For reasons I can't put into words, I spent some time on YouTube yesterday, looking up footage and sound clips from that awful, awful day 10 years ago.
I felt truly compelled to do so. Compelled because I'd talked with my sister about a story on the news, featuring the recording of a flight attendant calling from one of those doomed flights. The people first receiving the message couldn't quite believe what they were hearing. Attack? Not a test? And then, when it was confirmed, they were all business.
I listened to some heartbreaking stuff on that website. Last recordings from many, calls to emergency operators who began as hopeful lifelines and became instead a last contact, a companion for death. There were a few clips that, after reading the comments below them, I chose not to hear. There are some voices that I don't want to have in my head permanently.
But I have a choice; I can simply click elsewhere. Those people who died had very little choices remaining for them. Burn, choke, or jump? Sit in fear or attack your attackers? Get yourself out or go back for others and risk your own neck?
I will never forget what evil people did that day. I will never become complacent. I don't want to—that's what compels me to listen to the recordings and watch those towers crumple into the ground over and over. I believe that not all Muslims are killers, just like I believe that I'm not represented by the extreme Christian factions who bomb abortion clinics. But I also know that my savior is a proponent of love, and forgiveness. And whomever those people worship doesn't condone that sort of thing for anyone who doesn't share the same beliefs.
They're out there, right now, plotting. Planning. They might even be in your town. Don't become complacent. Don't think that things are different now. Hang a flag, and shamelessly put your hand on your heart when you speak the anthem or sing a song about our country. Pray. Try sincerely to be good and forgive. But do not rest easily. We're not dealing with mere people here; I believe we are dealing with Satan's soldiers.
Vladimir Putin: "We are as dust to them."
Mel: Yes, that about captures it. I'm willing to be dust to God, but not to those bastards.
NOTE: At least Google kindly decided to acknowledge the event, in its own small way, for the first time. FINALLY.
4 comments:
Mel: I thought about you when I saw Google's tiny, tiny tribute. It still irked me because it was a small footnote, not the flashy/large treatment many obscure things get.
I watched many programs, and I wondered as I watched one about a few of the "regular joe" heroes if I would be the one holding the door for many and waiting for someone who could barely walk, or would I just run in fear. I hope the former, but I am not going to lie; if I was thinking only of my kid, I may pull a George Costanza.
I am pretty sure I won't ever forget. I was pretty scarred by the whole thing, and I am fairly certain it was you who told me at Kaya the Friday or two after that I needed to get a grip/stop being so sad/something like that.
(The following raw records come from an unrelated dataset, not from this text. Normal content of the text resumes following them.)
**config.mk**
```make
export PLATFORM = sky130hd
export DESIGN_NAME = incremental_pid_speed_drive
export DESIGN_NICKNAME = d
export VERILOG_FILES = /design/src/rtl/ipsd_pkg.sv /design/src/rtl/ipsd_cfg.sv /design/src/rtl/ipsd_err.sv /design/src/rtl/ipsd_mul.sv /design/src/rtl/ipsd_acc.sv /design/src/rtl/incremental_pid_speed_drive.sv
export SDC_FILE = /design/constraint.sdc
export NUM_CORES = 2
export LEC_CHECK = 0
export BUFFER_PORTS_ARGS = -buffer_cell sky130_fd_sc_hd__buf_4
export CAP_MARGIN = 25
export CORE_MARGIN = 1.5
export CORE_UTILIZATION = 30
export DETAILED_ROUTE_END_ITERATION = 8
export SLEW_MARGIN = 20
export SYNTH_ARGS = -nofsm -noshare
export SYNTH_HDL_FRONTEND = slang
export SYNTH_HIERARCHICAL = 1
export SYNTH_SLANG_ARGS = --single-unit
```
**constraint.sdc**
```tcl
create_clock -name clk_i -period 13.35 [get_ports clk_i]
set_input_delay 1.335 -clock clk_i [delete_from_list [all_inputs] [get_ports clk_i]]
set_output_delay 1.335 -clock clk_i [all_outputs]
set_load 0.02 [all_outputs]
```
[src/sv/slc_mod_unit.sv]
// ----------------------------------------------------------------------------
// slc_mod_unit
// Restoring remainder unit: one dividend bit per cycle, compare and subtract.
// ----------------------------------------------------------------------------
module slc_mod_unit
   import slc_pkg::*;
#(
   parameter int DIVIDEND_BITS = 16
) (
   input  logic                     clock,
   input  logic                     reset,
   input  logic                     start,
   input  logic [DIVIDEND_BITS-1:0] dividend,
   input  logic [SET_CNT_BITS-1:0]  divisor,
   output logic                     done,
   output logic [SET_CNT_BITS-1:0]  remainder
);

   localparam int CNT_BITS = (DIVIDEND_BITS > 1) ? $clog2(DIVIDEND_BITS) : 1;

   logic                     busy_ff, busy_in;
   logic                     done_ff, done_in;
   logic [CNT_BITS-1:0]      cnt_ff, cnt_in;
   logic [DIVIDEND_BITS-1:0] num_ff, num_in;
   logic [SET_CNT_BITS-1:0]  den_ff, den_in;
   logic [SET_CNT_BITS-1:0]  rem_ff, rem_in;
   logic [SET_CNT_BITS:0]    trial;

   always_comb begin
      busy_in = busy_ff;
      done_in = 1'b0;
      cnt_in  = cnt_ff;
      num_in  = num_ff;
      den_in  = den_ff;
      rem_in  = rem_ff;
      trial   = {rem_ff, num_ff[cnt_ff]};
      if (start) begin
         busy_in = 1'b1;
         cnt_in  = CNT_BITS'(DIVIDEND_BITS - 1);
         num_in  = dividend;
         den_in  = divisor;
         rem_in  = '0;
      end else if (busy_ff) begin
         if (trial >= {1'b0, den_ff}) begin
            rem_in = SET_CNT_BITS'(trial - {1'b0, den_ff});
         end else begin
            rem_in = trial[SET_CNT_BITS-1:0];
         end
         if (cnt_ff == '0) begin
            busy_in = 1'b0;
            done_in = 1'b1;
         end else begin
            cnt_in = cnt_ff - 1'b1;
         end
      end
   end

   always_ff @(posedge clock) begin
      if (reset) begin
         busy_ff <= 1'b0;
         done_ff <= 1'b0;
      end else begin
         busy_ff <= busy_in;
         done_ff <= done_in;
      end
      cnt_ff <= cnt_in;
      num_ff <= num_in;
      den_ff <= den_in;
      rem_ff <= rem_in;
   end

   assign done      = done_ff;
   assign remainder = rem_ff;

   a_rem_below_div: assert property (@(posedge clock) disable iff (reset)
      done_ff |-> rem_ff < den_ff)
      else $error("remainder not below divisor");

   a_last_step_done: assert property (@(posedge clock) disable iff (reset)
      busy_ff && !start && cnt_ff == '0 |=> done_ff && !busy_ff)
      else $error("last step did not finish");

   a_done_idle: assert property (@(posedge clock) disable iff (reset)
      done_ff |-> $past(busy_ff))
      else $error("done without work");

endmodule
## config.mk

```make
export PLATFORM = sky130hd
export DESIGN_NAME = rmop_cell
export DESIGN_NICKNAME = d
export VERILOG_FILES = /design/src/design/rmop_pkg.sv /design/src/design/rmop_cell.sv
export SDC_FILE = /design/constraint.sdc
export NUM_CORES = 1
export LEC_CHECK = 0
export BUFFER_PORTS_ARGS = -buffer_cell sky130_fd_sc_hd__buf_4
export CAP_MARGIN = 20
export CORE_MARGIN = 2
export CORE_UTILIZATION = 47
export CTS_CLUSTER_SIZE = 24
export DETAILED_ROUTE_END_ITERATION = 8
export GPL_TIMING_DRIVEN = 0
export HOLD_SLACK_MARGIN = 0.05
export PLACE_DENSITY = 0.81
export REMOVE_ABC_BUFFERS = 1
export SYNTH_ARGS = -nofsm -noshare
export SYNTH_HDL_FRONTEND = slang
export SYNTH_SLANG_ARGS = --single-unit
```

## constraint.sdc

```tcl
create_clock -name clk -period 7.9 [get_ports clk]
set_clock_uncertainty 0.15 [all_clocks]
set_input_delay 1.975 -clock clk [delete_from_list [all_inputs] [get_ports clk]]
set_output_delay 1.975 -clock clk [all_outputs]
set_load 0.02 [all_outputs]
```

## src/design/rmop_pkg.sv

```systemverilog
// Shared constants, types and state encoding for the running median block.
package rmop_pkg;

  localparam int CAPACITY = 1024;
  localparam int WORD_W   = 32;
  localparam int COUNT_W  = 11;
  localparam int CNT_W    = $clog2(CAPACITY + 1);
  localparam int IDX_W    = $clog2(CAPACITY);
  // Two-level readout tree: low index bits pick inside a group, high bits pick the group.
  localparam int GRP_W    = IDX_W / 2;
  localparam int HI_W     = IDX_W - GRP_W;
  localparam int GRP_N    = 1 << GRP_W;
  localparam int NGRP     = (CAPACITY + GRP_N - 1) / GRP_N;
  localparam int PAD_N    = NGRP * GRP_N;

  typedef logic signed [WORD_W-1:0] word_t;
  typedef logic [CNT_W-1:0]         cnt_t;
  typedef logic [IDX_W-1:0]         idx_t;
  typedef logic [COUNT_W-1:0]       count_t;

  // Value handed from one cell to the next, with its "greater than sample" flag.
  typedef struct packed {
    word_t val;
    logic  gt;
  } cell_link_t;

  typedef enum logic [1:0] {
    ST_IDLE,
    ST_INSERT,
    ST_SEL,
    ST_OUT
  } state_t;

endpackage

```

## src/design/rmop_cell.sv

```systemverilog
// One slot of the sorted insertion chain.
module rmop_cell import rmop_pkg::*; (
  input  logic       clk,
  input  logic       ins,
  input  logic       vld,
  input  word_t      smp,
  input  cell_link_t prev,
  output cell_link_t link
);

  word_t val;
  logic  gt;

  // Held value is larger than the new sample: it moves up one slot.
  assign gt   = vld && (val > smp);
  assign link = '{val: val, gt: gt};

  // Shift in the lower neighbor if it also moves, else take the sample.
  always_ff @(posedge clk) begin
    if (ins && (gt || !vld)) begin
      val <= prev.gt ? prev.val : smp;
    end
  end

endmodule

```

After elaboration in Yosys (flattened, before gate mapping)
Cells that the tools add are included.
{"block": "word_totals", "elab_cells": 7, "regBits": 32, "output_inout_bits": 33, "inputBits": 68}
{"block": "op_classes", "n_lt_le_gt_ge": 1, "n_reduce_logical": 4, "mux": 1}
{"cell": "32-bit > comparator", "count": 1}
{"cell": "32-bit two-way mux", "count": 1}
{"cell": "1-bit logical AND", "count": 2}
{"cell": "1-bit logical NOT", "count": 1}
{"cell": "1-bit logical OR", "count": 1}

Depth between registers and ports, before layout
{"block": "depth", "depth_word": 4, "mapped_depth": 9, "depth_no_buf": 8}

Worst setup path before layout
OpenSTA, ideal clock, no wires.
{"block": "synth_path", "kind": "input to register", "startpoint": "in smp[30]", "endpoint": "reg val[0] (enable)", "arrival_time_ns": 5.649, "required_time_ns": 7.278, "path_slack_ns": 1.630, "setup_ns": 0.472, "n_path_buf": 0, "cell_stages": 7, "path_cell_list": "inv_1 -> ha_1 -> a21oi_2 -> nand2_1 -> a221o_1 -> a211o_1 -> o311ai_1"}
{"block": "synth_via", "elab_chain_cells": 4}
{"element": "from (decl)", "line": "rmop_cell.sv:6", "text": "input word_t smp,"}
{"element": "32-bit > comparator", "line": "rmop_cell.sv:15", "text": "assign gt = vld && (val > smp);"}
{"element": "1-bit logical AND", "line": "rmop_cell.sv:15"}
{"element": "1-bit logical OR", "line": "rmop_cell.sv:20", "text": "if (ins && (gt || !vld)) begin"}
{"element": "1-bit logical AND", "line": "rmop_cell.sv:20"}
{"element": "to (signal assigned)", "line": "rmop_cell.sv:21", "text": "val <= prev.gt ? prev.val : smp;"}
{"element": "to (decl)", "line": "rmop_cell.sv:11", "text": "word_t val;"}
No other way between the ends.
A chain may end at the register's enable or synchronous reset.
I was pretty obsessed.
Yes, Google kept it small. Although a flashy, moving image in the shape of the logo would probably not have been appropriate... I wonder, too, how I would have reacted. I think, like you, I would be thinking of my child most. I hope I would be noble, but I just will not know unless it is me. Which I pray it never is. Just as those people probably prayed that, too.
It probably was me telling you those things (I remember, Kaya, sitting outside), but I hope I said it more nicely than that! I must have been awfully callous. I'm sorry. I do remember telling you to stop watching TV b/c it was upsetting you so much.
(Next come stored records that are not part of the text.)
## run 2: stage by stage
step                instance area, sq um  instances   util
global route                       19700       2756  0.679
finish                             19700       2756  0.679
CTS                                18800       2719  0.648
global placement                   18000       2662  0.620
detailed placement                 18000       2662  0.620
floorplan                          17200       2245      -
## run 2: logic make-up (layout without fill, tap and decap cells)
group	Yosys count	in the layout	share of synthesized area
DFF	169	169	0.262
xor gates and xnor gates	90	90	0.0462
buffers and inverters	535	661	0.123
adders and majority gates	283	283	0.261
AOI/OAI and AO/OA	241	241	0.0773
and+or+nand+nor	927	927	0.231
Mel: I don't remember your being callous at all. My comments (and posts) tend to be so long-winded, that I actually cut out that part that said I appreciated your saying it/that I needed it, etc. I cried a lot those first few weeks, and came into work late just so I could keep up with what was going on. I needed to stop obsessing (though I am pretty sure I did not).
I agree with you that perhaps all Muslims aren't killers. HOWEVER, a very large number seem to be either in favor of killing, even if they don't do it themselves (overseas in Arab countries) or choose to remain silent about their supposed abhorrence (spelling?) of such acts. Which, in my opinion, makes them almost as guilty.
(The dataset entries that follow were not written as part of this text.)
==> src/rtl/gcab_pkg.sv <==
// Shared types, constants and helper functions of the gate controller.
// No dependencies; imported by every module of the block.
package gcab_pkg;

  localparam int unsigned TIMER_BITS = 10;
  localparam int unsigned TIMER_MAX  = (1 << TIMER_BITS) - 1;
  localparam int unsigned CFG_IDX_W  = 3;
  localparam int unsigned CFG_DATA_W = 10;

  typedef logic [TIMER_BITS-1:0] timer_t;

  // register indexes
  localparam logic [CFG_IDX_W-1:0] CFG_TRAVEL_TICKS      = 3'd0;
  localparam logic [CFG_IDX_W-1:0] CFG_LAMP_HALF_PERIOD  = 3'd1;
  localparam logic [CFG_IDX_W-1:0] CFG_ALARM_PULSE_TICKS = 3'd2;
  localparam logic [CFG_IDX_W-1:0] CFG_ALARM_SHORT_GAP   = 3'd3;
  localparam logic [CFG_IDX_W-1:0] CFG_ALARM_LONG_GAP    = 3'd4;

  // register reset values
  localparam logic [9:0] RST_TRAVEL_TICKS      = 10'd40;
  localparam logic [7:0] RST_LAMP_HALF_PERIOD  = 8'd3;
  localparam logic [7:0] RST_ALARM_PULSE_TICKS = 8'd2;
  localparam logic [7:0] RST_ALARM_SHORT_GAP   = 8'd4;
  localparam logic [7:0] RST_ALARM_LONG_GAP    = 8'd20;

  // lamp reload when a closing gate is reversed
  localparam logic [7:0] LAMP_REVERSE_LOAD = 8'd5;

  // alarm codes
  localparam logic [2:0] ALM_NONE       = 3'd0;
  localparam logic [2:0] ALM_OBSTACLE   = 3'd1;
  localparam logic [2:0] ALM_INCOMPLETE = 3'd2;
  localparam logic [2:0] ALM_TIMEOUT    = 3'd3;
  localparam logic [2:0] ALM_SENSOR     = 3'd5;

  // gate state numbers as seen on the result
  localparam logic [2:0] GS_INIT      = 3'd0;
  localparam logic [2:0] GS_CLOSED    = 3'd1;
  localparam logic [2:0] GS_OPENING   = 3'd2;
  localparam logic [2:0] GS_OPEN      = 3'd3;
  localparam logic [2:0] GS_CLOSING   = 3'd4;
  localparam logic [2:0] GS_OP_PAUSE  = 3'd5;
  localparam logic [2:0] GS_CL_PAUSE  = 3'd6;
  localparam logic [2:0] GS_RECOVERY  = 3'd7;

  typedef struct packed {
    logic open_button;
    logic close_button;
    logic fully_open;
    logic fully_closed;
    logic photocell;
  } in_t;

  typedef struct packed {
    logic       motor_on;
    logic       direction_open;
    logic       warning_lamp;
    logic       entry_green;
    logic       led_closed;
    logic       led_open;
    logic       led_three;
    logic       led_four;
    logic       led_motion;
    logic       led_alarm;
    logic [2:0] gate_state;
    logic [2:0] alarm_code;
  } out_t;

  typedef struct packed {
    logic [9:0] travel_ticks;
    logic [7:0] lamp_half_period;
    logic [7:0] alarm_pulse_ticks;
    logic [7:0] alarm_short_gap;
    logic [7:0] alarm_long_gap;
  } cfg_t;

  // output latches held by the gate machine
  typedef struct packed {
    logic motor;
    logic dir;
    logic lamp;
    logic entry;
    logic l_closed;
    logic l_open;
    logic l_three;
    logic l_four;
    logic l_motion;
  } lat_t;

  typedef struct packed {
    lat_t       lat;
    logic [2:0] gate_state;
    logic [2:0] pend;
  } gate_out_t;

  typedef struct packed {
    logic       led_alarm;
    logic [2:0] alarm_code;
  } alarm_out_t;

  function automatic timer_t travel_load(input logic [9:0] v);
    if (32'(v) > TIMER_MAX) begin
      return timer_t'(TIMER_MAX);
    end
    return timer_t'(v);
  endfunction

  // t/10 + 1; reciprocal multiply, exact for any 10-bit operand
  function automatic timer_t blink_reload(input timer_t t);
    logic [31:0] p;
    p = 32'(t) * 32'd52429;
    return timer_t'((p >> 19) + 32'd1);
  endfunction

endpackage

==> src/rtl/gcab_gate.sv <==
// Gate state machine with travel, blink and lamp timers and output latches.
// Depends on gcab_pkg; pending alarm register lives in gcab_alarm.
module gcab_gate (
  input  logic              clk_i,
  input  logic              rst_ni,
  input  logic              fire_i,
  input  gcab_pkg::in_t     in_i,
  input  gcab_pkg::cfg_t    cfg_i,
  input  logic [2:0]        pend_i,
  output gcab_pkg::gate_out_t res_o
);
  import gcab_pkg::*;

  typedef enum logic [7:0] {
    ST_INIT     = 8'b0000_0001,
    ST_CLOSED   = 8'b0000_0010,
    ST_OPENING  = 8'b0000_0100,
    ST_OPEN     = 8'b0000_1000,
    ST_CLOSING  = 8'b0001_0000,
    ST_OP_PAUSE = 8'b0010_0000,
    ST_CL_PAUSE = 8'b0100_0000,
    ST_RECOVERY = 8'b1000_0000
  } main_e;

  main_e      st_q, st_d;
  timer_t     travel_q, travel_d;
  timer_t     blink_q, blink_d;
  logic [7:0] lamp_q, lamp_d;
  lat_t       lat_q, lat_d;
  logic       prev_open_q, prev_close_q, prev_ph_q;
  logic [2:0] pend;
  logic       e1, e2, fo, fc, ph;
  timer_t     tl, t_dec, reload_arg, rl;
  logic [7:0] lhp;
  logic [2:0] st_num;

  assign fo  = in_i.fully_open;
  assign fc  = in_i.fully_closed;
  assign ph  = in_i.photocell;
  assign e1  = in_i.open_button & ~prev_open_q;
  assign e2  = in_i.close_button & ~prev_close_q;
  assign lhp = cfg_i.lamp_half_period;
  assign tl  = travel_load(cfg_i.travel_ticks);
  assign t_dec = (travel_q != '0) ? travel_q - timer_t'(1) : '0;

  // one shared divide-by-ten: the argument is what the blink reload sees
  always_comb begin
    if (st_q == ST_OPENING) begin
      reload_arg = t_dec;
    end else if (st_q == ST_CLOSING && !e1) begin
      reload_arg = travel_q;
    end else begin
      reload_arg = tl;
    end
  end
  assign rl = blink_reload(reload_arg);

  always_comb begin
    st_d     = st_q;
    travel_d = travel_q;
    blink_d  = blink_q;
    lamp_d   = lamp_q;
    lat_d    = lat_q;
    pend     = pend_i;
    unique case (st_q)
      ST_INIT: begin
        lat_d.l_closed = 1'b1; lat_d.l_open = 1'b1;
        lat_d.l_three  = 1'b1; lat_d.l_four = 1'b1;
        if (!fo && fc) begin
          st_d = ST_CLOSED;
        end else if (fo && !fc) begin
          st_d = ST_OPEN;
        end else begin
          st_d = ST_CLOSING;
        end
      end
      ST_CLOSED: begin
        lat_d.dir = 1'b1; lat_d.motor = 1'b0; lat_d.entry = 1'b0;
        lat_d.l_closed = 1'b1; lat_d.l_open = 1'b0; lat_d.l_three = 1'b0;
        lat_d.l_four = 1'b0; lat_d.l_motion = 1'b0;
        if (e1 && !ph) begin
          travel_d = tl; blink_d = rl; lamp_d = lhp;
          lat_d.motor = 1'b1;
          st_d = ST_OPENING;
        end else if (e2 && ph) begin
          pend = ALM_OBSTACLE;
        end else if (!fc) begin
          pend = ALM_INCOMPLETE;
        end
      end
      ST_OPENING: begin
        lat_d.dir = 1'b1; lat_d.motor = 1'b1; lat_d.entry = 1'b0;
        lat_d.l_closed = 1'b0; lat_d.l_four = 1'b0;
        if (fo) begin
          lat_d.motor = 1'b0; lat_d.lamp = 1'b0; lat_d.entry = 1'b1;
          st_d = ST_OPEN;
        end else if (e2 && !ph) begin
          travel_d = tl; blink_d = timer_t'(1);
          lat_d.dir = 1'b0; lat_d.motor = 1'b0;
          st_d = ST_OP_PAUSE;
        end else if (e1) begin
          st_d = ST_OP_PAUSE;
        end else if (e2 && ph) begin
          pend = ALM_OBSTACLE;
        end else begin
          travel_d = t_dec;
          if (travel_q == '0) begin
            pend = ALM_TIMEOUT;
          end
          if (blink_q != '0) begin
            blink_d = blink_q - timer_t'(1);
          end else begin
            lat_d.l_open = ~lat_q.l_open;
            blink_d = rl;
          end
          if (lamp_q != '0) begin
            lamp_d = lamp_q - 8'd1;
          end else begin
            lamp_d = lhp;
            lat_d.l_motion = ~lat_q.l_motion;
            lat_d.lamp = ~lat_q.lamp;
          end
        end
      end
      ST_OPEN: begin
        lat_d.dir = 1'b0; lat_d.motor = 1'b0; lat_d.entry = 1'b1;
        lat_d.l_closed = 1'b0; lat_d.l_open = 1'b1; lat_d.l_three = 1'b0;
        lat_d.l_four = 1'b0; lat_d.l_motion = 1'b0;
        // close request, or the barrier just cleared
        if ((e2 && !ph) || (!ph && prev_ph_q)) begin
          travel_d = tl; blink_d = rl; lamp_d = lhp;
          lat_d.motor = 1'b1; lat_d.entry = 1'b0;
          st_d = ST_CLOSING;
        end else begin
          if (e2 && ph) begin
            pend = ALM_OBSTACLE;
          end else if (!fo) begin
            pend = ALM_INCOMPLETE;
          end
          if (ph) begin
            lat_d.entry = 1'b0;
          end
        end
      end
      ST_CLOSING: begin
        lat_d.dir = 1'b0; lat_d.motor = 1'b1; lat_d.entry = 1'b0;
        lat_d.l_open = 1'b0; lat_d.l_three = 1'b0;
        if (fc) begin
          lat_d.motor = 1'b0; lat_d.lamp = 1'b0;
          st_d = ST_CLOSED;
        end else if (ph) begin
          pend = ALM_OBSTACLE;
          st_d = ST_CL_PAUSE;
        end else if (e1) begin
          travel_d = tl; blink_d = rl; lamp_d = LAMP_REVERSE_LOAD;
          lat_d.dir = 1'b1; lat_d.motor = 1'b0;
          st_d = ST_CL_PAUSE;
        end else if (e2) begin
          st_d = ST_CL_PAUSE;
        end else if (travel_q == '0) begin
          pend = ALM_TIMEOUT;
        end else if (blink_q == '0) begin
          lat_d.l_closed = ~lat_q.l_closed;
          blink_d = rl;
        end else if (lamp_q == '0) begin
          lamp_d = lhp;
          lat_d.l_motion = ~lat_q.l_motion;
          lat_d.lamp = ~lat_q.lamp;
        end
        // timers count down after the branch, whichever was taken
        if (lamp_d != '0) begin
          lamp_d = lamp_d - 8'd1;
        end
        if (travel_d != '0) begin
          travel_d = travel_d - timer_t'(1);
        end
        if (blink_d != '0) begin
          blink_d = blink_d - timer_t'(1);
        end
      end
      ST_OP_PAUSE: begin
        lat_d.dir = 1'b1; lat_d.motor = 1'b0; lat_d.entry = 1'b0; lat_d.lamp = 1'b0;
        if (e1) begin
          lat_d.motor = 1'b1; lamp_d = lhp;
          st_d = ST_OPENING;
        end else if (e2) begin
          travel_d = tl; blink_d = rl; lamp_d = lhp;
          lat_d.dir = 1'b0; lat_d.motor = 1'b1;
          st_d = ST_CLOSING;
        end
      end
      ST_CL_PAUSE: begin
        lat_d.dir = 1'b0; lat_d.motor = 1'b0; lat_d.entry = 1'b0; lat_d.lamp = 1'b0;
        if (e1) begin
          travel_d = tl; blink_d = rl; lamp_d = lhp;
          lat_d.dir = 1'b1; lat_d.motor = 1'b1;
          st_d = ST_OPENING;
        end else if (e2) begin
          lat_d.motor = 1'b1; lamp_d = lhp;
          st_d = ST_CLOSING;
        end
      end
      ST_RECOVERY: begin
        lat_d.dir = 1'b0; lat_d.motor = 1'b0; lat_d.entry = 1'b0; lat_d.lamp = 1'b0;
        lat_d.l_closed = ~lat_q.l_closed; lat_d.l_open = ~lat_q.l_open;
        lat_d.l_three  = ~lat_q.l_three;  lat_d.l_four = ~lat_q.l_four;
        // close wins when both edges arrive
        if (e2) begin
          travel_d = tl; blink_d = rl; lamp_d = lhp;
          lat_d.motor = 1'b1;
          st_d = ST_CLOSING;
        end else if (e1) begin
          travel_d = tl; blink_d = rl; lamp_d = lhp;
          lat_d.dir = 1'b1; lat_d.motor = 1'b1;
          st_d = ST_OPENING;
        end
      end
      default: begin
        st_d = ST_INIT;
      end
    endcase
    if (fo && fc) begin
      pend = ALM_SENSOR;
    end
  end

  always_comb begin
    unique case (st_d)
      ST_INIT:     st_num = GS_INIT;
      ST_CLOSED:   st_num = GS_CLOSED;
      ST_OPENING:  st_num = GS_OPENING;
      ST_OPEN:     st_num = GS_OPEN;
      ST_CLOSING:  st_num = GS_CLOSING;
      ST_OP_PAUSE: st_num = GS_OP_PAUSE;
      ST_CL_PAUSE: st_num = GS_CL_PAUSE;
      ST_RECOVERY: st_num = GS_RECOVERY;
      default:     st_num = GS_INIT;
    endcase
  end

  always_ff @(posedge clk_i or negedge rst_ni) begin
    if (!rst_ni) begin
      st_q         <= ST_INIT;
      travel_q     <= '0;
      blink_q      <= '0;
      lamp_q       <= '0;
      lat_q        <= '0;
      prev_open_q  <= 1'b0;
      prev_close_q <= 1'b0;
      prev_ph_q    <= 1'b0;
    end else if (fire_i) begin
      st_q         <= st_d;
      travel_q     <= travel_d;
      blink_q      <= blink_d;
      lamp_q       <= lamp_d;
      lat_q        <= lat_d;
      prev_open_q  <= in_i.open_button;
      prev_close_q <= in_i.close_button;
      prev_ph_q    <= ph;
    end
  end

  assign res_o.lat        = lat_d;
  assign res_o.gate_state = st_num;
  assign res_o.pend       = pend;

endmodule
As I've said before, I can find something worthy and admirable in nearly every religion. But NOT Islam. It appears to me at least to be a religion of hatred, violence (especially to women), death and destruction. I find nothing to admire in it, and by extension, am rapidly finding less and less to like in those who practice it. In any way.
I, also, watch the videos and listen to the audio each year. I feel it is my duty as an American. I show the pictures, horrible as they are, to my students, who have no memory of the event. It is my responsibility to make sure it is never forgotten.